Izil, a company selling natural cosmetic products using argan oil, is one of several UAE startups proving that while the natural and organic products market remains niche, it has “significant” growth potential.
Start-up on a Moroccan roll with argan oil
Growing up she always had some argan oil in the house.
But it was not until Mouna Abbassy was older that she learnt more about this natural product, which some call liquid gold.
And it was even later still that she and her husband decided to make a business out of it.
“It is actually one of the rarest oils in the world,” says Ms Abbassy, who is a Berber, an ethnic group indigenous to north-west Africa which has used argan oil in cooking and cosmetics for centuries.

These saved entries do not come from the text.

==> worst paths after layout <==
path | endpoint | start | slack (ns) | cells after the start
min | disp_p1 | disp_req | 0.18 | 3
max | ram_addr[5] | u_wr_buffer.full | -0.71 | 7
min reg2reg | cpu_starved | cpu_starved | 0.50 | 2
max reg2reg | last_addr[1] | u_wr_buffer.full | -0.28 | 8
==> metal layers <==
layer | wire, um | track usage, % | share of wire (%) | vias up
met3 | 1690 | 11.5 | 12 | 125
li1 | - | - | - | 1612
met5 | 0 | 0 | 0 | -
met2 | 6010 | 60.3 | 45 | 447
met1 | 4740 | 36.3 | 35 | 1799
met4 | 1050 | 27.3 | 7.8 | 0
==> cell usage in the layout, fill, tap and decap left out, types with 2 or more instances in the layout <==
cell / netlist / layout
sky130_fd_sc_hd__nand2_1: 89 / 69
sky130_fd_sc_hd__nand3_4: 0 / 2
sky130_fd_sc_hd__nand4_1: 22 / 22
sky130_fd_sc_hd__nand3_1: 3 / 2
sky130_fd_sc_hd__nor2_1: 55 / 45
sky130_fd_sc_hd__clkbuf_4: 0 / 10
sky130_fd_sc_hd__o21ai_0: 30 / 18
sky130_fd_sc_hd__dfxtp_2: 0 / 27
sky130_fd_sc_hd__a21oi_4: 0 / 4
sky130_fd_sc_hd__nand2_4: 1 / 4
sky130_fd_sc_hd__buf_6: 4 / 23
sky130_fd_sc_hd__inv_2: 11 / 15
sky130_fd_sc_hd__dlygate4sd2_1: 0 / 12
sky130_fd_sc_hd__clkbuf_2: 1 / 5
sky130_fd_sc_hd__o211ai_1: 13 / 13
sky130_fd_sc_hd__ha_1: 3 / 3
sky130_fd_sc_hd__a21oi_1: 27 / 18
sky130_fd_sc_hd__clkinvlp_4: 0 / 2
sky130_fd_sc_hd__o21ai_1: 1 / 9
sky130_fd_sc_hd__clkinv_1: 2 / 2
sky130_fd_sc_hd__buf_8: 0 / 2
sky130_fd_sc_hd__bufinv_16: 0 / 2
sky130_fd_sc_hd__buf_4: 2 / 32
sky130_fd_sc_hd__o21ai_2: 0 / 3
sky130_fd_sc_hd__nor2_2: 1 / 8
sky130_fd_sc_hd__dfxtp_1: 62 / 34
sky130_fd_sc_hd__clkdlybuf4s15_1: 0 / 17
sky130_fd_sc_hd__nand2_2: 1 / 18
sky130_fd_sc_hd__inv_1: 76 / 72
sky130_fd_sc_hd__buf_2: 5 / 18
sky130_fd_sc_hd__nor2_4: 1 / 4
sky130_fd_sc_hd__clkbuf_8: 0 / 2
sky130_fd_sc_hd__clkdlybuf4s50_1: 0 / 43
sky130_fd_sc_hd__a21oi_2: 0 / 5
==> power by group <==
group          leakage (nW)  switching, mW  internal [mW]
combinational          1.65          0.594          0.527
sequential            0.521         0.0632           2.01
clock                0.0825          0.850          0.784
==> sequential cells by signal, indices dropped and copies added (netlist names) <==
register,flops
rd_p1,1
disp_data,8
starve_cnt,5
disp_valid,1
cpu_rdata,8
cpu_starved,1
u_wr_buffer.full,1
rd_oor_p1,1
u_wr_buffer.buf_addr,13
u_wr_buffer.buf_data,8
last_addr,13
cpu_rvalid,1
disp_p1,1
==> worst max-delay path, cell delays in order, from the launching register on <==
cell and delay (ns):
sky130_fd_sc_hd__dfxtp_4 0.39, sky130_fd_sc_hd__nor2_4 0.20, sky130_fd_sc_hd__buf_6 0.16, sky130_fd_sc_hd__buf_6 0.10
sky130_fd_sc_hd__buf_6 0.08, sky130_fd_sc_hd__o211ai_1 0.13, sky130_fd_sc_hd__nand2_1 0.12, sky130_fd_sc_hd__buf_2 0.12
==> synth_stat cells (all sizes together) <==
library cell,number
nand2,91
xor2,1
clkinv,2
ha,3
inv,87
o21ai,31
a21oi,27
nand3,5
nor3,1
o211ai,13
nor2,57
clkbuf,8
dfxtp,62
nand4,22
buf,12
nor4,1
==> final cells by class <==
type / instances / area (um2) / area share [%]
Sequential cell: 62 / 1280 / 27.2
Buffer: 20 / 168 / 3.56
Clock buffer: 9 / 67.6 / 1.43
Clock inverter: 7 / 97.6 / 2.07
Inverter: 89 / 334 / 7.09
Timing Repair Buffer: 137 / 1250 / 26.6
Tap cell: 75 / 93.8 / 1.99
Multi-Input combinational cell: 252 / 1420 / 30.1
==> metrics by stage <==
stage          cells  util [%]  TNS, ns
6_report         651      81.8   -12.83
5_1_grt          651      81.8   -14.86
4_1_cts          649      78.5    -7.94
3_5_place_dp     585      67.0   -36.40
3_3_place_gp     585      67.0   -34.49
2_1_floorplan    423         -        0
===== config.mk =====
export PLATFORM = sky130hd
export DESIGN_NAME = object_report_sequencer
export DESIGN_NICKNAME = d
export VERILOG_FILES = /design/src/rtl/object_report_sequencer_pkg.sv /design/src/rtl/object_report_sequencer_seq_divider.sv /design/src/rtl/object_report_sequencer.sv
export SDC_FILE = /design/constraint.sdc
export NUM_CORES = 1
export LEC_CHECK = 0
export ABC_AREA = 1
export BUFFER_PORTS_ARGS = -buffer_cell sky130_fd_sc_hd__buf_2
export CAP_MARGIN = 0
export CORE_MARGIN = 3
export CORE_UTILIZATION = 32
export DETAILED_ROUTE_END_ITERATION = 8
export PLACE_DENSITY_LB_ADDON = 0.05
export SYNTH_ARGS = -nofsm -noshare
export SYNTH_HDL_FRONTEND = slang
export SYNTH_HIERARCHICAL = 1
export SYNTH_SLANG_ARGS = --single-unit

===== constraint.sdc =====
create_clock -name clk -period 4.4 [get_ports clk]
set_input_delay 0.88 -clock clk [delete_from_list [all_inputs] [get_ports clk]]
set_output_delay 0.88 -clock clk [all_outputs]
set_load 0.02 [all_outputs]

===== src/rtl/object_report_sequencer_pkg.sv =====
// Shared widths and FSM state encoding for the object report sequencer.
// Label ids are LBL_WIDTH bits; area and coordinate sums are LOC_SIZE bits.
package object_report_sequencer_pkg;

  localparam int LOC_SIZE  = 16;
  localparam int LBL_WIDTH = 8;

  typedef enum logic [2:0] {
    ST_IDLE    = 3'd0,
    ST_ADDR    = 3'd1,
    ST_CAPTURE = 3'd2,
    ST_DIV     = 3'd3,
    ST_OUT     = 3'd4,
    ST_NEXT    = 3'd5
  } seq_state_t;

endpackage


===== src/rtl/object_report_sequencer_seq_divider.sv =====
// Restoring unsigned divider, one quotient bit per cycle, WIDTH cycles per divide.
// done is high during the final iteration cycle, so the quotient is final on the following cycle.
module seq_divider
  import object_report_sequencer_pkg::*;
#(
  parameter int WIDTH = LOC_SIZE
) (
  input  logic             clk,
  input  logic             reset_n,
  input  logic             start,
  input  logic [WIDTH-1:0] dividend,
  input  logic [WIDTH-1:0] divisor,
  output logic [WIDTH-1:0] quotient,
  output logic             done
);

  localparam int CNT_W = $clog2(WIDTH + 1);

  logic [WIDTH-1:0] rem;
  logic [WIDTH-1:0] quo;
  logic [WIDTH-1:0] dvs;
  logic [CNT_W-1:0] cnt;
  logic [WIDTH:0]   trial;

  // Dividend bits shift out of quo's MSB while quotient bits shift in at the LSB.
  assign trial = {rem, quo[WIDTH-1]} - {1'b0, dvs};

  always_ff @(posedge clk or negedge reset_n) begin
    if (!reset_n) begin
      rem <= '0;
      quo <= '0;
      dvs <= '0;
      cnt <= '0;
    end else if (start) begin
      rem <= '0;
      quo <= dividend;
      dvs <= divisor;
      cnt <= CNT_W'(WIDTH);
    end else if (cnt != '0) begin
      if (!trial[WIDTH]) begin
        rem <= trial[WIDTH-1:0];
        quo <= {quo[WIDTH-2:0], 1'b1};
      end else begin
        rem <= {rem[WIDTH-2:0], quo[WIDTH-1]};
        quo <= {quo[WIDTH-2:0], 1'b0};
      end
      cnt <= cnt - 1'b1;
    end
  end

  assign quotient = quo;
  assign done     = (cnt == CNT_W'(1));

endmodule


===== src/rtl/object_report_sequencer.sv =====
// Walks labels 1..num_labels after each frame, filters small objects and
// emits one centroid record per surviving label over a valid/ready handshake.
//
// state   | meaning
// IDLE    | waiting for frame_done
// ADDR    | obj_id presented, waiting STAT_LATENCY cycles for stats
// CAPTURE | latch stats, start dividers or skip the label
// DIV     | centroid division in progress
// OUT     | record offered, waiting for rpt_ready
// NEXT    | advance to next label or finish the sweep
module object_report_sequencer
  import object_report_sequencer_pkg::*;
#(
  parameter int STAT_LATENCY = 1
) (
  input  logic                 clk,
  input  logic                 reset_n,
  input  logic                 frame_done,
  input  logic [LBL_WIDTH-1:0] num_labels,
  input  logic [LOC_SIZE-1:0]  obj_area,
  input  logic [LOC_SIZE-1:0]  obj_x,
  input  logic [LOC_SIZE-1:0]  obj_y,
  input  logic [LOC_SIZE-1:0]  min_area,
  output logic [LBL_WIDTH-1:0] obj_id,
  output logic                 rpt_valid,
  input  logic                 rpt_ready,
  output logic [LBL_WIDTH-1:0] rpt_id,
  output logic [LOC_SIZE-1:0]  rpt_area,
  output logic [LOC_SIZE-1:0]  rpt_cx,
  output logic [LOC_SIZE-1:0]  rpt_cy,
  output logic                 busy,
  output logic                 sweep_done,
  output logic                 overrun
);

  localparam int LAT_W = (STAT_LATENCY > 1) ? $clog2(STAT_LATENCY) : 1;

  seq_state_t           state;
  logic [LBL_WIDTH-1:0] snap_labels;
  logic [LAT_W-1:0]     lat_cnt;
  logic                 div_start;
  logic                 done_x;
  logic                 done_y;

  // min_area is sampled here, in CAPTURE, so mid-sweep changes apply to later labels only.
  assign div_start = (state == ST_CAPTURE) && (obj_area != '0) && !(obj_area < min_area);

  seq_divider #(.WIDTH(LOC_SIZE)) u_div_x (
    .clk      (clk),
    .reset_n  (reset_n),
    .start    (div_start),
    .dividend (obj_x),
    .divisor  (obj_area),
    .quotient (rpt_cx),
    .done     (done_x)
  );

  seq_divider #(.WIDTH(LOC_SIZE)) u_div_y (
    .clk      (clk),
    .reset_n  (reset_n),
    .start    (div_start),
    .dividend (obj_y),
    .divisor  (obj_area),
    .quotient (rpt_cy),
    .done     (done_y)
  );

  always_ff @(posedge clk or negedge reset_n) begin
    if (!reset_n) begin
      state       <= ST_IDLE;
      obj_id      <= '0;
      snap_labels <= '0;
      lat_cnt     <= '0;
      rpt_valid   <= 1'b0;
      rpt_id      <= '0;
      rpt_area    <= '0;
      busy        <= 1'b0;
      sweep_done  <= 1'b0;
      overrun     <= 1'b0;
    end else begin
      sweep_done <= 1'b0;
      // Any frame_done outside IDLE, including the final NEXT cycle, is rejected.
      overrun    <= frame_done && (state != ST_IDLE);
      case (state)
        ST_IDLE: begin
          if (frame_done) begin
            snap_labels <= num_labels;
            if (num_labels == '0) begin
              sweep_done <= 1'b1;
            end else begin
              obj_id  <= LBL_WIDTH'(1);
              lat_cnt <= LAT_W'(STAT_LATENCY - 1);
              state   <= ST_ADDR;
              busy    <= 1'b1;
            end
          end
        end
        ST_ADDR: begin
          if (lat_cnt == '0) state <= ST_CAPTURE;
          else               lat_cnt <= lat_cnt - 1'b1;
        end
        ST_CAPTURE: begin
          rpt_id   <= obj_id;
          rpt_area <= obj_area;
          state    <= div_start ? ST_DIV : ST_NEXT;
        end
        ST_DIV: begin
          if (done_x && done_y) begin
            rpt_valid <= 1'b1;
            state     <= ST_OUT;
          end
        end
        ST_OUT: begin
          if (rpt_ready) begin
            rpt_valid <= 1'b0;
            state     <= ST_NEXT;
          end
        end
        ST_NEXT: begin
          if (obj_id == snap_labels) begin
            sweep_done <= 1'b1;
            obj_id     <= '0;
            state      <= ST_IDLE;
            busy       <= 1'b0;
          end else begin
            obj_id  <= obj_id + 1'b1;
            lat_cnt <= LAT_W'(STAT_LATENCY - 1);
            state   <= ST_ADDR;
          end
        end
        default: begin
          state <= ST_IDLE;
          busy  <= 1'b0;
        end
      endcase
    end
  end

endmodule


# Word-level counts from Yosys, hierarchy flattened
# Cells that the tools add are included.
classes:
  order_cmp: 1
  bitwise_logic: 1
  eq_ne: 15
  n_mux: 44
  n_reduce_logical: 23
  add_sub_neg: 6
op_table:
  columns: ["operator", "n"]
  rows:
  - ["2-to-1 mux 16 bit", 10]
  - ["subtractor 17 x 16 -> 17 bit", 2]
  - ["2-to-1 mux 8 bit", 3]
  - ["2-to-1 mux 5 bit", 4]
  - ["2-to-1 mux 3 bit", 6]
  - ["case mux 3 bit (6 select lines)", 1]
  - ["less-than comparator 16 bit", 1]
  - ["case mux 8 bit (2 select lines)", 1]
  - ["nonzero test 16 bit", 1]
  - ["2-to-1 mux 1 bit", 15]
  - ["!= test 2 bit, second input constant", 7]
  - ["equality test 5 x 1 -> 1 bit, second input constant", 2]
  - ["nonzero test 5 bit", 2]
  - ["subtractor 5 x 1 -> 5 bit, second input constant", 2]
  - ["adder 8 x 1 -> 8 bit, second input constant", 1]
  - ["equality test 8 bit", 1]
  - ["logical NOT 8 bit", 1]
  - ["AND reduction 4 bit", 2]
  - ["nonzero test 2 bit", 4]
  - ["equality test 3 x 2 -> 1 bit, second input constant", 2]
  - ["equality test 3 bit, second input constant", 2]
  - ["case mux 1 bit (3 select lines)", 2]
  - ["AND reduction 3 bit", 2]
  - ["nonzero test 3 bit", 2]
  - ["10 further kinds", 14]
word_totals:
  word_cells: 107
  output_inout_bits: 68
  in_bits: 76
  register_bits: 138

# Depth between registers and ports, before layout
logic_depth:
  ltp_word: 5
  mapped_depth: 20
  ltp_nobuf: 19

# By module
# Netlist, hierarchy kept.
modules_own_cells:
  columns: ["module", "cells_each", "seq_area_each_um2", "instances", "area_each_um2"]
  rows:
  - ["seq_divider", 509, 1326.3, 2, 3703.6]
  - ["object_report_sequencer", 321, 1176.1, 1, 2558.7]

# Least setup slack after synthesis
# No wires, ideal clock.
synth_path:
  path_kind: "input -> register"
  start: "input min_area[15]"
  end: "register u_div_x.rem[13]"
  n_path_buf: 1
  setup_time_ns: 0.116
  setup_slack_ns: 1.731
  arrival_time_ns: 2.552
  path_stages: 18
  required_time_ns: 4.284
  path_cell_list: "inv_1 ha_1 nand2_1 inv_1 nand3_1 nor3_1 nand2_1 nand2_1 nand2_1 inv_1 inv_1 nand2_1 inv_1 buf_2 nand2_1 nand2_1 nand2_1 nand2_1"
synth_between:
  elab_chain_cells: 4
  elab_cells_between_ends: 5
  cone_classes: "order compare: 1; mux: 1; reduce/logical: 3"
synth_lines:
  columns: ["item", "line", "text"]
  rows:
  - ["from (decl)", "object_report_sequencer.sv:23", "input logic [LOC_SIZE-1:0] min_area,"]
  - ["less-than comparator 16 bit *", "object_report_sequencer.sv:46", "assign div_start = (state == ST_CAPTURE) && (obj_area != '0) && !(obj_area < min_area);"]
  - ["logical NOT 1 bit *", "object_report_sequencer.sv:46", null]
  - ["logical AND 1 bit *", "object_report_sequencer.sv:46", null]
  - ["named net div_start", "object_report_sequencer.sv:41", "logic div_start;"]
  - ["2-to-1 mux 16 bit / nonzero test 2 bit (equally long branches)", null, null]
  - ["to (signal assigned)", "object_report_sequencer_seq_divider.sv:41", "rem <= trial[WIDTH-1:0];"]
  - ["to (signal assigned)", "object_report_sequencer_seq_divider.sv:44", "rem <= {rem[WIDTH-2:0], quo[WIDTH-1]};"]
  - ["to (decl)", "object_report_sequencer_seq_divider.sv:19", "logic [WIDTH-1:0] rem;"]
# Mark *: on every way through the listed nets, which the timed path passes. The rest lies on a longest branch.
# A chain may end at the register's enable or synchronous reset.

# Worst setup path after layout
layout_path:
  start: "input obj_area[13]"
  end: "register u_div_y.rem[4]"
layout_between:
  elab_chain_cells: 4
  elab_cells_between_ends: 7
  cone_classes: "order compare: 1; mux: 1; reduce/logical: 5"
layout_lines:
  columns: ["item", "line", "text"]
  rows:
  - ["from (decl)", "object_report_sequencer.sv:20", "input logic [LOC_SIZE-1:0] obj_area,"]
  - ["less-than comparator 16 bit / nonzero test 16 bit (equally long branches)", "object_report_sequencer.sv:46", null]
  - ["logical NOT 1 bit / logical AND 1 bit (equally long branches)", "object_report_sequencer.sv:46", null]
  - ["logical AND 1 bit *", "object_report_sequencer.sv:46", null]
  - ["named net div_start", "object_report_sequencer.sv:41", null]
  - ["2-to-1 mux 16 bit / nonzero test 2 bit (equally long branches)", null, null]
  - ["to (signal assigned)", "object_report_sequencer_seq_divider.sv:41", null]
  - ["to (signal assigned)", "object_report_sequencer_seq_divider.sv:44", null]
  - ["to (decl)", "object_report_sequencer_seq_divider.sv:19", null]
# Marks and branches as above.

==> flow_summary.yaml <==
outcome:
  status: "finished, final reports clean"
sta:
  worst_slew_pin_slew_ps: 867
  rsz0062_at_grt: "false"
  skew_ps: 14.1
  timing.hold.ws_ps: 481
  fin_crit_sh: 0.711
  finalCriticalPeriod_ps: 3130
  slew_violations: 0
  slew-limit-headroom: 0.422
  report.final.hold_viol_count: 0
  setup_tns_ps: 0
  finalWorstSetupSlack_ps: 1270
  report.final.setup_viol: 0
  fmax_mhz: 320
logic_synthesis:
  synth_area_per_cell_sq_um: 7.44
  synth_xor_area_frac: 0.0220
  synth_top_family_by_area: "simple AND/OR/NAND/NOR gates"
  synth_mux_area_frac: 0
  synthesis.nets: 1471
  synth_top_flop_cell: "dfrtp_1"
  syn_area_sq_um: 9970
  synth_cells: 1339
  async_flop_share: 1.00
  seq_area_frac_synth: 0.384
  synth_seq_cells: 153
  synth_cell_type_count: 43
  synth_compound_area_frac: 0.0939
  yosys_warnings: 6
  synth-adder-area-share: 0.0718
  synth-edff-count: 0
  synthSimpleGateAreaFrac: 0.306
routing:
  drc_errors: 0
  routedWlPerCell_microns: 15.0
  firstDrtPassIters: 5
  routed_wl_microns: 28200
  dr_total_vias: 8486
  drt_iter0_markers: 427
  viasPerCell: 4.51
  ant_nets: 0
cts:
  clock_latency_ps: 420
  cts_tree: "built"
  h-tree-depth: 4
  cts_buffer_depth: 2
  numCtsBuffers: 17
  clk_pin_slew_worst_paths_ps: 70
  ctsHoldBuffers: 0
  clockRootBuffer: "clkbuf_16"
  ctsResizeCount: 0
  numClockSinks: 153
  cts_setup_buffers: 0
placement:
  portBuffers: 143
  postPlaceCellArea_sq_um: 11100
  pre_cts_ws_ps: 827
  hpwl_microns: 21500
  routabilityCongestion: 0.780
setup_path:
  path_depth: 16
  startpoint_type: "input port"
  crit_buf_inv: 6
  slowest_stage: "inv_1"
  crit_top_cell: "nand2_1"
  slowest_delay_ps: 490
  critPathArrivalTime_ps: 3480
  required_ps: 4750
  crit_chain: "buf_2 > ha_1 > nand2_1 > inv_1 > o21ai_0 > nand2_1 > a21oi_1 > nand2_1 > nand2_1 > inv_2 > inv_1 > nand2_1 > inv_1 > buf_4 > nand3_1 > nand2_1"
  r2r_slack_ps: 1680
  r2r_cells: 11
  crit_fanout: 14
  cp_top_family: "buffers and inverters"
  cp-endpoint: "u_div_y/rem[4]$_DFFE_PN0P_"
  end_kind: "flip-flop"
  startpoint: "obj_area[13]"
  path_class: "in2reg"
  rr_endpoint: "u_div_y/rem[4]$_DFFE_PN0P_"
  rr_startpoint: "state[2]$_DFFE_PN0P_"
pwr:
  p_leak_nw: 6.56
  vdd_ir_drop_max_v: 0.000289
  powerDensity_nw_per_um2: 954
cells_and_area:
  antenna_cells: 0
  final_common_cell: "nand2_1"
  drive_above_1_share: 0.191
  nNetsFinal: 1612
  final_cell_mix: "nand2_1, inv_1, dfrtp_1, buf_2, o21ai_0"
  fin_area_sq_um: 11700
  area_growth_pct: 17.1
floorplan:
  io_pins: 144
  dieArea_sq_um: 33300
  die_x_microns: 182
  die_y_microns: 182
  core_area_sq_um: 30200
  initial_core_util: 0.330
  rows: 63
global_routing:
  antenna_found_initial: 2
  grt_start_max_net_pins: 85
  track_usage: 0.173
  grt_overflow: 0
  grt_pass1_wl_microns: 46200
  grt_pass1_vias: 8529
min_path:
  hold_path_class: "reg2reg"
  worstHoldPathCells: 2
job:
  drv_cap: 0
-- per-layer routing --
metal / GRT usage / vias up / share of wire
met5: 0 / - / 0.00064
met4: 0.0271 / 4 / 0.0047
met3: 0.0377 / 11 / 0.042
met2: 0.271 / 122 / 0.44
met1: 0.250 / 3909 / 0.51
li1: - / 4440 / -
-- cells in the mapped netlist, types with 5 or more instances --
| cell type | count | area (sq um) |
|---|---|---|
| a21oi_1 | 25 | 125 |
| buf_2 | 9 | 45.0 |
| clkbuf_1 | 13 | 48.8 |
| dfrtp_1 | 153 | 3830 |
| ha_1 | 54 | 676 |
| inv_1 | 261 | 980 |
| inv_2 | 7 | 26.3 |
| nand2_1 | 437 | 1640 |
| nand2_2 | 23 | 144 |
| nand2_4 | 30 | 338 |
| nand3_1 | 49 | 245 |
| nand3_2 | 25 | 250 |
| nand4_1 | 17 | 106 |
| nor2_1 | 48 | 180 |
| nor3_1 | 8 | 40.0 |
| o211ai_1 | 15 | 113 |
| o21ai_0 | 73 | 365 |
| o221ai_1 | 16 | 140 |
| xnor2_1 | 20 | 175 |
| xor2_1 | 5 | 43.8 |
-- registers in the layout, summed over array words and instances (netlist names) --
register	flops
u_div_x/dvs	16
u_div_y/cnt	5
u_div_y/dvs	16
rpt_id	8
busy	1
u_div_y/rem	16
obj_id	8
u_div_y/quotient	16
rpt_valid	1
rpt_area	16
overrun	1
u_div_x/rem	16
snap_labels	8
u_div_x/cnt	5
state	3
sweep_done	1
u_div_x/quotient	16
-- cells by family (layout without fill, tap and decap cells) --
logic type	after synthesis	count (layout)
fa+ha+maj	56	56
flops	153	153
compound gates	153	153
simple gates	650	650
buf+inv	302	456
xor+xnor	25	25
-- worst reg2reg max path, stage by stage, from the launching register on --
cell and delay, ps:
dfrtp_1 460, nor3_1 380, inv_1 100, a21oi_1 130
nand2_1 120, inv_2 100, inv_1 80, nand2_1 410
inv_1 380, buf_4 300, nand3_1 100, nand2_1 60
-- layout make-up --
class	count	area (sq um)
clock buffer	18	439
clock inverter	14	171
fill	3239	18500
inverter	270	1010
multi-input combinational	884	4920
sequential	153	3830
tap	390	488
timing repair buffer	154	805
-- report_power, final --
part           total (mW)  switching, mW  internal, mW
Clock                1.53          0.699         0.835
Sequential           2.53          0.420          2.11
Combinational        7.07           4.62          2.45
Total                11.1           5.74          5.40
-- per-stage QoR --
| stage | util | power [mW] | instances |
|---|---|---|---|
| after floorplan | - | 8.08 | 1339 |
| after global placement | 0.366 | 9.67 | 1851 |
| after detailed placement | 0.366 | 9.67 | 1851 |
| after CTS | 0.387 | 11.3 | 1883 |
| after global routing | 0.387 | 12.4 | 1883 |
| final | 0.387 | 11.1 | 1883 |
-- worst min path at each step --
stage / from / to / slack (ps)
floorplan: u_div_x/dvs[0]$_DFFE_PN0P_ / u_div_x/dvs[0]$_DFFE_PN0P_ / 450
global placement: rpt_area[5]$_DFFE_PN0P_ / rpt_area[5]$_DFFE_PN0P_ / 470
detailed placement: rpt_id[4]$_DFFE_PN0P_ / rpt_id[4]$_DFFE_PN0P_ / 460
CTS: rpt_id[4]$_DFFE_PN0P_ / rpt_id[4]$_DFFE_PN0P_ / 480
global route: u_div_x/dvs[0]$_DFFE_PN0P_ / u_div_x/dvs[0]$_DFFE_PN0P_ / 520
finish: rpt_id[4]$_DFFE_PN0P_ / rpt_id[4]$_DFFE_PN0P_ / 480
No activity file was read; power rests on OpenSTA's default activity.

“It has numerous benefits. It is very rich in antioxidants. It has more vitamin E than olive oil. It is very rich in fatty acids,” she adds.
As a child, Ms Abbassy’s family predominantly used it in cooking.
“I didn’t really know what the potential of this was globally until I worked in Oxfam and I saw big exhibitions … about this oil. A lot of people from Unesco and global organisations have tried to save this tree.”
The oil is extracted from the kernels of the argan tree, a species which grows only in south-western Morocco and a region of Algeria.
The trees live for up to 250 years and have been used by Berber people to treat a host of conditions, including heart and skin problems. But the oil’s healing properties have recently also come to the attention of cosmetics companies in the West.
And it was while Ms Abbassy worked for one of the world’s biggest, L’Oréal, in Dubai back in 2008, that she first considered launching a business using argan oil in cosmetics.
“That’s where I started understanding the beauty market, how it is in the region, what is working and what consumers here need. We found a lack of natural products, especially natural products made of argan oil,” she says.
“A lot of big brands, even L’Oréal, uses argan oil in its products. Only a little amount is used and once you use it with other chemicals you do not necessarily get the benefits of it.”
So Ms Abbassy and her husband, Mohamed Najib Mouline, decided to set up their own company, Izil, a Berber word meaning “pure”, to sell products using organically certified argan oil inspired by old Moroccan recipes.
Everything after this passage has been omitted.